> [Task directions]
For the entries below, print exactly the lines between the line holding "6'o37: d = 56;" and the line holding "ein = (loading", inclusive, and nothing else.

Collected data
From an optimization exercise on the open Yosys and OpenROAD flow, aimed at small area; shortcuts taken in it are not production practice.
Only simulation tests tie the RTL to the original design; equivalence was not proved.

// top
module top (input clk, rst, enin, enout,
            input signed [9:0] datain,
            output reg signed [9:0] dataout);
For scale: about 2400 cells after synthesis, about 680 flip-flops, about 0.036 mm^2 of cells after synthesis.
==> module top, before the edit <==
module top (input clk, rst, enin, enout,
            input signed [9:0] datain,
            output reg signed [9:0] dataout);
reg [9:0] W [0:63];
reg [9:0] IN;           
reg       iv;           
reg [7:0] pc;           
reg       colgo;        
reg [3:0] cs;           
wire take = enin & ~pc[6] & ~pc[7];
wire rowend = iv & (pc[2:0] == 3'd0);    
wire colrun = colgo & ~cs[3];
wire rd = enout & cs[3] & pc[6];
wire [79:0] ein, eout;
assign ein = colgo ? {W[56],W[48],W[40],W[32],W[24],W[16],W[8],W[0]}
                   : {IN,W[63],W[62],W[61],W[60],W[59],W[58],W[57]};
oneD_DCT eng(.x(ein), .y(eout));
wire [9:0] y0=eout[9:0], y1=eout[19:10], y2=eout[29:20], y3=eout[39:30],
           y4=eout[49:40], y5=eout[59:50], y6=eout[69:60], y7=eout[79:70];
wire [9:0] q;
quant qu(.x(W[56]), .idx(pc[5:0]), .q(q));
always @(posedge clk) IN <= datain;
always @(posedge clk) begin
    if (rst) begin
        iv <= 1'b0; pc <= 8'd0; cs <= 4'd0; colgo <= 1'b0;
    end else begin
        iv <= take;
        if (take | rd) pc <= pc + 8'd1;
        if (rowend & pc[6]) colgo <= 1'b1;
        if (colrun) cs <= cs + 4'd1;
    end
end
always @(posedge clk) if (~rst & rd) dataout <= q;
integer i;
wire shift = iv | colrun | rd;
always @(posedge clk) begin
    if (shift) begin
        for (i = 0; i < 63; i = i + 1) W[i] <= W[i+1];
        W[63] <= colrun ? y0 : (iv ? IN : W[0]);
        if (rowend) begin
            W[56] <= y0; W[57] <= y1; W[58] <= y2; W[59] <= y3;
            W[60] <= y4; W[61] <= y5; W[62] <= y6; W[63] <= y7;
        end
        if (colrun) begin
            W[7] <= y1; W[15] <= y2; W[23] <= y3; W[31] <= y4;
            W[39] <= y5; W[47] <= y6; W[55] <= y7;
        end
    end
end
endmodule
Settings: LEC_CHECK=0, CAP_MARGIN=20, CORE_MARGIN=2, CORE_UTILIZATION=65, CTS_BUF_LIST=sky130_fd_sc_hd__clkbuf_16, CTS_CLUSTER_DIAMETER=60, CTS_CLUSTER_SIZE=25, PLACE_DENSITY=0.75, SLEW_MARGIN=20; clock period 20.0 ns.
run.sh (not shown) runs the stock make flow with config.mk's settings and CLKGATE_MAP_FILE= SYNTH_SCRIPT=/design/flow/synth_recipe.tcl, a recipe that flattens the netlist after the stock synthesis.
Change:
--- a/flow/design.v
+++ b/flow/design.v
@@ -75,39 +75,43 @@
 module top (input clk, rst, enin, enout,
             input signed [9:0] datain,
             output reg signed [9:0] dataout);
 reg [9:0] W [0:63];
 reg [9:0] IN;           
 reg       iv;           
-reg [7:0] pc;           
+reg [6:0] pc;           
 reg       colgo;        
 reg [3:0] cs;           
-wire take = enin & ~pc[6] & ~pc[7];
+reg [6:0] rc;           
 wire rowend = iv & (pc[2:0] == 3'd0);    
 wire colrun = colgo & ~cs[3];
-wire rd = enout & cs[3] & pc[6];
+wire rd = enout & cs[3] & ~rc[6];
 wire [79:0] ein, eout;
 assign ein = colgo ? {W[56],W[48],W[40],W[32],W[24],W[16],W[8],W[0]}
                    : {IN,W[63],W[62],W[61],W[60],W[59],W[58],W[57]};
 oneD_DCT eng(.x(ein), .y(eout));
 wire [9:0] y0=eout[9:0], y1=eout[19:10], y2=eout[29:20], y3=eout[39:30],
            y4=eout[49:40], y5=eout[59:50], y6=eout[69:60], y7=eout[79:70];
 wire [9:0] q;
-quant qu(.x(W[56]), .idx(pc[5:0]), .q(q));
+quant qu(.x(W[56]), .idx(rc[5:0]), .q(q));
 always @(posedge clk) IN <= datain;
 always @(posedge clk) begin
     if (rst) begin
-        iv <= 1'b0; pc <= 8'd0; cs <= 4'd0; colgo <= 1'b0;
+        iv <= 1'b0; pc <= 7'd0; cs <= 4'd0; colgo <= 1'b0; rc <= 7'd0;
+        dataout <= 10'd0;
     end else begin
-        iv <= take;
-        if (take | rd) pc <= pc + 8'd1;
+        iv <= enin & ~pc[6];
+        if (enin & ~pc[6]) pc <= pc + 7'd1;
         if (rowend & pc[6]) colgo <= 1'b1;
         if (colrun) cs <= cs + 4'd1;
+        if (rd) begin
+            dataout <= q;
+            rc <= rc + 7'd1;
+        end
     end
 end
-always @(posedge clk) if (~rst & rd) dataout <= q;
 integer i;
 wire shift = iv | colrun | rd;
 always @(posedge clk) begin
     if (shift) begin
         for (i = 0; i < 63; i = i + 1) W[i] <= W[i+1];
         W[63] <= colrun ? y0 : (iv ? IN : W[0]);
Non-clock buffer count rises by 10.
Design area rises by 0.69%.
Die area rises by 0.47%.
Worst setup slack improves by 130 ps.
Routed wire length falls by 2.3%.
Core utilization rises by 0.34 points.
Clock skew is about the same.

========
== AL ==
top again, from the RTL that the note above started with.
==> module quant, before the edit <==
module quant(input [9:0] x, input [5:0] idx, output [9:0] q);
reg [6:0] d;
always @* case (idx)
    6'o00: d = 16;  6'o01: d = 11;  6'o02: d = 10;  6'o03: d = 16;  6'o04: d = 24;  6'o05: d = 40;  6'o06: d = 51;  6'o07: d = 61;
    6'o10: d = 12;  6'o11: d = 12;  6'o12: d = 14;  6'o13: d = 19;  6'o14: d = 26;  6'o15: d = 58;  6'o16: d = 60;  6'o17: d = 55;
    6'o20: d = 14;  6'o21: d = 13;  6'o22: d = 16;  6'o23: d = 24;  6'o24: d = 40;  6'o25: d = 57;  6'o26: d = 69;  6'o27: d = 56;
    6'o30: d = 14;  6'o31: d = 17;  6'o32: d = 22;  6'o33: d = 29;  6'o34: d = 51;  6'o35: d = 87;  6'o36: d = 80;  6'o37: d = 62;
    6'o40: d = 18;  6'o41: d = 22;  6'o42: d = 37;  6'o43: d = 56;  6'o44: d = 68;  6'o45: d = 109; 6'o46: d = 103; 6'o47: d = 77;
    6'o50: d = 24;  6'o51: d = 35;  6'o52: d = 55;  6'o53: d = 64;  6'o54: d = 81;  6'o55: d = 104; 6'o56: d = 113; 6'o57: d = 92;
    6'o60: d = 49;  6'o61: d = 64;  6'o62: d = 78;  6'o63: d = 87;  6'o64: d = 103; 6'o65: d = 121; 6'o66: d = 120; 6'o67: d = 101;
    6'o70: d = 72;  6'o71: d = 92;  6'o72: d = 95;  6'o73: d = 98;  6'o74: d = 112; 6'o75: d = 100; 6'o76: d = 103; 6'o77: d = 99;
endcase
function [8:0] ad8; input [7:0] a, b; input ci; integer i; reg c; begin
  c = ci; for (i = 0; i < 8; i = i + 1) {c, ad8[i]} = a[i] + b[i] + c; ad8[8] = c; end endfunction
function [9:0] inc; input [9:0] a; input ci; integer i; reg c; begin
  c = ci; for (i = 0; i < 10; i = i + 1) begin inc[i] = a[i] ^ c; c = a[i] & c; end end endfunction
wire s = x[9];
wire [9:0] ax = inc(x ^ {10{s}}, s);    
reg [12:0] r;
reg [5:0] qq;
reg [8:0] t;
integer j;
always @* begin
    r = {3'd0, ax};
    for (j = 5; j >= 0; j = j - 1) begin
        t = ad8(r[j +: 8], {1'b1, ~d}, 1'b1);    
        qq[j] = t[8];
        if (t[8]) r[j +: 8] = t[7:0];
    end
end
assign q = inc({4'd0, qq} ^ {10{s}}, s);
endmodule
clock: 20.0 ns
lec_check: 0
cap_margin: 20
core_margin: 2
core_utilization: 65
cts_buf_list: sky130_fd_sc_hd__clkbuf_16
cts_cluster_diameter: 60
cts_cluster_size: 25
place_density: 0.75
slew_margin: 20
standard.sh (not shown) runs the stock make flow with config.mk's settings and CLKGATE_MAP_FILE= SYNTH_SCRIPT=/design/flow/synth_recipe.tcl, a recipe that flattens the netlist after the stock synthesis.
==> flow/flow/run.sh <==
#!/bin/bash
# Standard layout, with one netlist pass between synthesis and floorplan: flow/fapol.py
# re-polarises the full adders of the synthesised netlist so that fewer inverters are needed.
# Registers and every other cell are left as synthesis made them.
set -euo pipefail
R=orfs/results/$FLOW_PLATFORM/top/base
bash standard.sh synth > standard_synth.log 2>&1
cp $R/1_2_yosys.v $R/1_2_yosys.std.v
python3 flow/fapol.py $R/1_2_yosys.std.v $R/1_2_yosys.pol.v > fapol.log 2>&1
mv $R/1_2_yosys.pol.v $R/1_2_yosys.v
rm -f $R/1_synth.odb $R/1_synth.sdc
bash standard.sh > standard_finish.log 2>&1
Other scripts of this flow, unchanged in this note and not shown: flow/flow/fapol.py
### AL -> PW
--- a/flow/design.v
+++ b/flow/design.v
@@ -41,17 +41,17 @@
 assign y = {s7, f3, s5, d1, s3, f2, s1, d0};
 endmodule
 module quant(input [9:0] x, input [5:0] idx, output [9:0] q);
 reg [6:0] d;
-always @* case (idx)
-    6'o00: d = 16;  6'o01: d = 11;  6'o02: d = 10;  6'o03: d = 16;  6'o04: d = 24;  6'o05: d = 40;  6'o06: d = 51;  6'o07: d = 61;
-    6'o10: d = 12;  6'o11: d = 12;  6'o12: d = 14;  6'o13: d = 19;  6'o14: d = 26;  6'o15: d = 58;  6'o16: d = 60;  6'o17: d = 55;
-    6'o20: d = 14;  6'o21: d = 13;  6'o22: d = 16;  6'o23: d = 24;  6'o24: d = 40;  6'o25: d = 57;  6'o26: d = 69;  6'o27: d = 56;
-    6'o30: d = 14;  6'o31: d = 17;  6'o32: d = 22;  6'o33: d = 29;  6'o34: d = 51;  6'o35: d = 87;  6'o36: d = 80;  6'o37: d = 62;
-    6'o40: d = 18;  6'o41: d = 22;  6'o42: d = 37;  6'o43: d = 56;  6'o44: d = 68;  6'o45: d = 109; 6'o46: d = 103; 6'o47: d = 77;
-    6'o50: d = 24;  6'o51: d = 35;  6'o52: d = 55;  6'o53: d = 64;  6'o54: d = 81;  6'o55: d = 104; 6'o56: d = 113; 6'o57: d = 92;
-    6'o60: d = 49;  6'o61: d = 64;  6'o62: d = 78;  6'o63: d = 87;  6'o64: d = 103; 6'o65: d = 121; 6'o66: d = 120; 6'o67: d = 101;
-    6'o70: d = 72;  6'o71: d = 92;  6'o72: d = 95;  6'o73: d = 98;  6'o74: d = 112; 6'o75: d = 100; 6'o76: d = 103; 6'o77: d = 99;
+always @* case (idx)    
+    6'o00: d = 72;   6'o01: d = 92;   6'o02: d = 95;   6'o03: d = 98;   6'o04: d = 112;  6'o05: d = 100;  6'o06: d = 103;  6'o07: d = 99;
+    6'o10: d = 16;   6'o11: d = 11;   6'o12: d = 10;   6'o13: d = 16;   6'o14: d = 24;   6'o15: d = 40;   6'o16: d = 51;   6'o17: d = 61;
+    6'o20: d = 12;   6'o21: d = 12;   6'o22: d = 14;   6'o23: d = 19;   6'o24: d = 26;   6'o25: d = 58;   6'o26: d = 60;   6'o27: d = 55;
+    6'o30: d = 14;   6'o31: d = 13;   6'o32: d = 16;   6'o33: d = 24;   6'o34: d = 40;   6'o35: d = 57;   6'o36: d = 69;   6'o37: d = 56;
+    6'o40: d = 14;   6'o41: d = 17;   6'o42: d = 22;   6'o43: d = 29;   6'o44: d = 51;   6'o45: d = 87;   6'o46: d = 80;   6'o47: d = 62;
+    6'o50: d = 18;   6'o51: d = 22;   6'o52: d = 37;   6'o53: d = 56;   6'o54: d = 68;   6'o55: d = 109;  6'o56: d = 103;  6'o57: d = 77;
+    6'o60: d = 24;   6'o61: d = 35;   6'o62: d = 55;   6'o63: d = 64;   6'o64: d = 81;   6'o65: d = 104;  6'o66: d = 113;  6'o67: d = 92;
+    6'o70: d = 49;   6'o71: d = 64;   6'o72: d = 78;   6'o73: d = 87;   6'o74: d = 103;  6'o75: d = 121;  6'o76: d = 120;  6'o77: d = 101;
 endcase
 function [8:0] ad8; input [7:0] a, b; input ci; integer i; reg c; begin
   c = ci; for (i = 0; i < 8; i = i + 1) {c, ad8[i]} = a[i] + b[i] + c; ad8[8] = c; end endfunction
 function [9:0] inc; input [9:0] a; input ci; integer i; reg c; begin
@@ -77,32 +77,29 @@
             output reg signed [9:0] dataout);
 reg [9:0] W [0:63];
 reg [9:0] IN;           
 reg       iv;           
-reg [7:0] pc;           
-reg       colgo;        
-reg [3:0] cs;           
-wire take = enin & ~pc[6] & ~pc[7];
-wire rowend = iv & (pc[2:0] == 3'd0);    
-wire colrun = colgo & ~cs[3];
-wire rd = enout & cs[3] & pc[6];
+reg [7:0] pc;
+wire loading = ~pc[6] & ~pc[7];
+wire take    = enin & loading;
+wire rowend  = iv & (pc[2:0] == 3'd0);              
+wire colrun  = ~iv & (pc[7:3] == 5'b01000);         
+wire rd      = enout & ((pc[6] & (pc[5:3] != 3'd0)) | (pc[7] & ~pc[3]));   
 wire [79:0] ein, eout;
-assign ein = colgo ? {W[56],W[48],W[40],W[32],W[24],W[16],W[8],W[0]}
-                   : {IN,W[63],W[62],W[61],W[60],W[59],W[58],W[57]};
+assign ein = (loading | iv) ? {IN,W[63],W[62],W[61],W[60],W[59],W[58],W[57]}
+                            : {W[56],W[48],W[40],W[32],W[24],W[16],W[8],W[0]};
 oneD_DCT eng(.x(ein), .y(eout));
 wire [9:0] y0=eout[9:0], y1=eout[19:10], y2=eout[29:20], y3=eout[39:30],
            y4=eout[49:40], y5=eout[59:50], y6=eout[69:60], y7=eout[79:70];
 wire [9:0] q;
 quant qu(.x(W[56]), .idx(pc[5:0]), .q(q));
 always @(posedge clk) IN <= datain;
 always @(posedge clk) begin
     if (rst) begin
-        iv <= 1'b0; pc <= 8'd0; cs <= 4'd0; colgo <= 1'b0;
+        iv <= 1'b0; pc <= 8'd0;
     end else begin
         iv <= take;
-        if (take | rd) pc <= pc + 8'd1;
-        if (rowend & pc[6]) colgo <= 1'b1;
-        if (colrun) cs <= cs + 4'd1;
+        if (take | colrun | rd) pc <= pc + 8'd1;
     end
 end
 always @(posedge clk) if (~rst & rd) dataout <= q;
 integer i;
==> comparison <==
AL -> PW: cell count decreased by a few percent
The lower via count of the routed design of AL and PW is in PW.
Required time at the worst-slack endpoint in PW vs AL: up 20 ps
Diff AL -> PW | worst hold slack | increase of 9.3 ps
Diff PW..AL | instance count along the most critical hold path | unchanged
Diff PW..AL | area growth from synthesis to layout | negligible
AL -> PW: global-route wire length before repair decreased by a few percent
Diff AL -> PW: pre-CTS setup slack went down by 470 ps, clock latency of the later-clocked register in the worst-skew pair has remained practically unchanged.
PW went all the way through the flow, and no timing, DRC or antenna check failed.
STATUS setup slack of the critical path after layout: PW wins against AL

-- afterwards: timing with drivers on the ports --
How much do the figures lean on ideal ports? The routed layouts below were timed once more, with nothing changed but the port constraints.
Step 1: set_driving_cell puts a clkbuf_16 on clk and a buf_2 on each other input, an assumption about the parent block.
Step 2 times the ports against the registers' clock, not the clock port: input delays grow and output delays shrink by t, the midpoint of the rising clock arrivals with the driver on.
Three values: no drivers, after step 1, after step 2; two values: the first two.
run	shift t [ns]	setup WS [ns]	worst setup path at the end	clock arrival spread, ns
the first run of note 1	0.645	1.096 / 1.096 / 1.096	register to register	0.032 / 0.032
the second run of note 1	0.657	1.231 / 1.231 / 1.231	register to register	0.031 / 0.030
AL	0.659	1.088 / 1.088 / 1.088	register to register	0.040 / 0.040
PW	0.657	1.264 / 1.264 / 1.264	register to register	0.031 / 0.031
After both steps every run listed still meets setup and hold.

> [Finished task]
+    6'o30: d = 14;   6'o31: d = 13;   6'o32: d = 16;   6'o33: d = 24;   6'o34: d = 40;   6'o35: d = 57;   6'o36: d = 69;   6'o37: d = 56;
+    6'o40: d = 14;   6'o41: d = 17;   6'o42: d = 22;   6'o43: d = 29;   6'o44: d = 51;   6'o45: d = 87;   6'o46: d = 80;   6'o47: d = 62;
+    6'o50: d = 18;   6'o51: d = 22;   6'o52: d = 37;   6'o53: d = 56;   6'o54: d = 68;   6'o55: d = 109;  6'o56: d = 103;  6'o57: d = 77;
+    6'o60: d = 24;   6'o61: d = 35;   6'o62: d = 55;   6'o63: d = 64;   6'o64: d = 81;   6'o65: d = 104;  6'o66: d = 113;  6'o67: d = 92;
+    6'o70: d = 49;   6'o71: d = 64;   6'o72: d = 78;   6'o73: d = 87;   6'o74: d = 103;  6'o75: d = 121;  6'o76: d = 120;  6'o77: d = 101;
 endcase
 function [8:0] ad8; input [7:0] a, b; input ci; integer i; reg c; begin
   c = ci; for (i = 0; i < 8; i = i + 1) {c, ad8[i]} = a[i] + b[i] + c; ad8[8] = c; end endfunction
 function [9:0] inc; input [9:0] a; input ci; integer i; reg c; begin
@@ -77,32 +77,29 @@
             output reg signed [9:0] dataout);
 reg [9:0] W [0:63];
 reg [9:0] IN;           
 reg       iv;           
-reg [7:0] pc;           
-reg       colgo;        
-reg [3:0] cs;           
-wire take = enin & ~pc[6] & ~pc[7];
-wire rowend = iv & (pc[2:0] == 3'd0);    
-wire colrun = colgo & ~cs[3];
-wire rd = enout & cs[3] & pc[6];
+reg [7:0] pc;
+wire loading = ~pc[6] & ~pc[7];
+wire take    = enin & loading;
+wire rowend  = iv & (pc[2:0] == 3'd0);              
+wire colrun  = ~iv & (pc[7:3] == 5'b01000);         
+wire rd      = enout & ((pc[6] & (pc[5:3] != 3'd0)) | (pc[7] & ~pc[3]));   
 wire [79:0] ein, eout;
-assign ein = colgo ? {W[56],W[48],W[40],W[32],W[24],W[16],W[8],W[0]}
-                   : {IN,W[63],W[62],W[61],W[60],W[59],W[58],W[57]};
+assign ein = (loading | iv) ? {IN,W[63],W[62],W[61],W[60],W[59],W[58],W[57]}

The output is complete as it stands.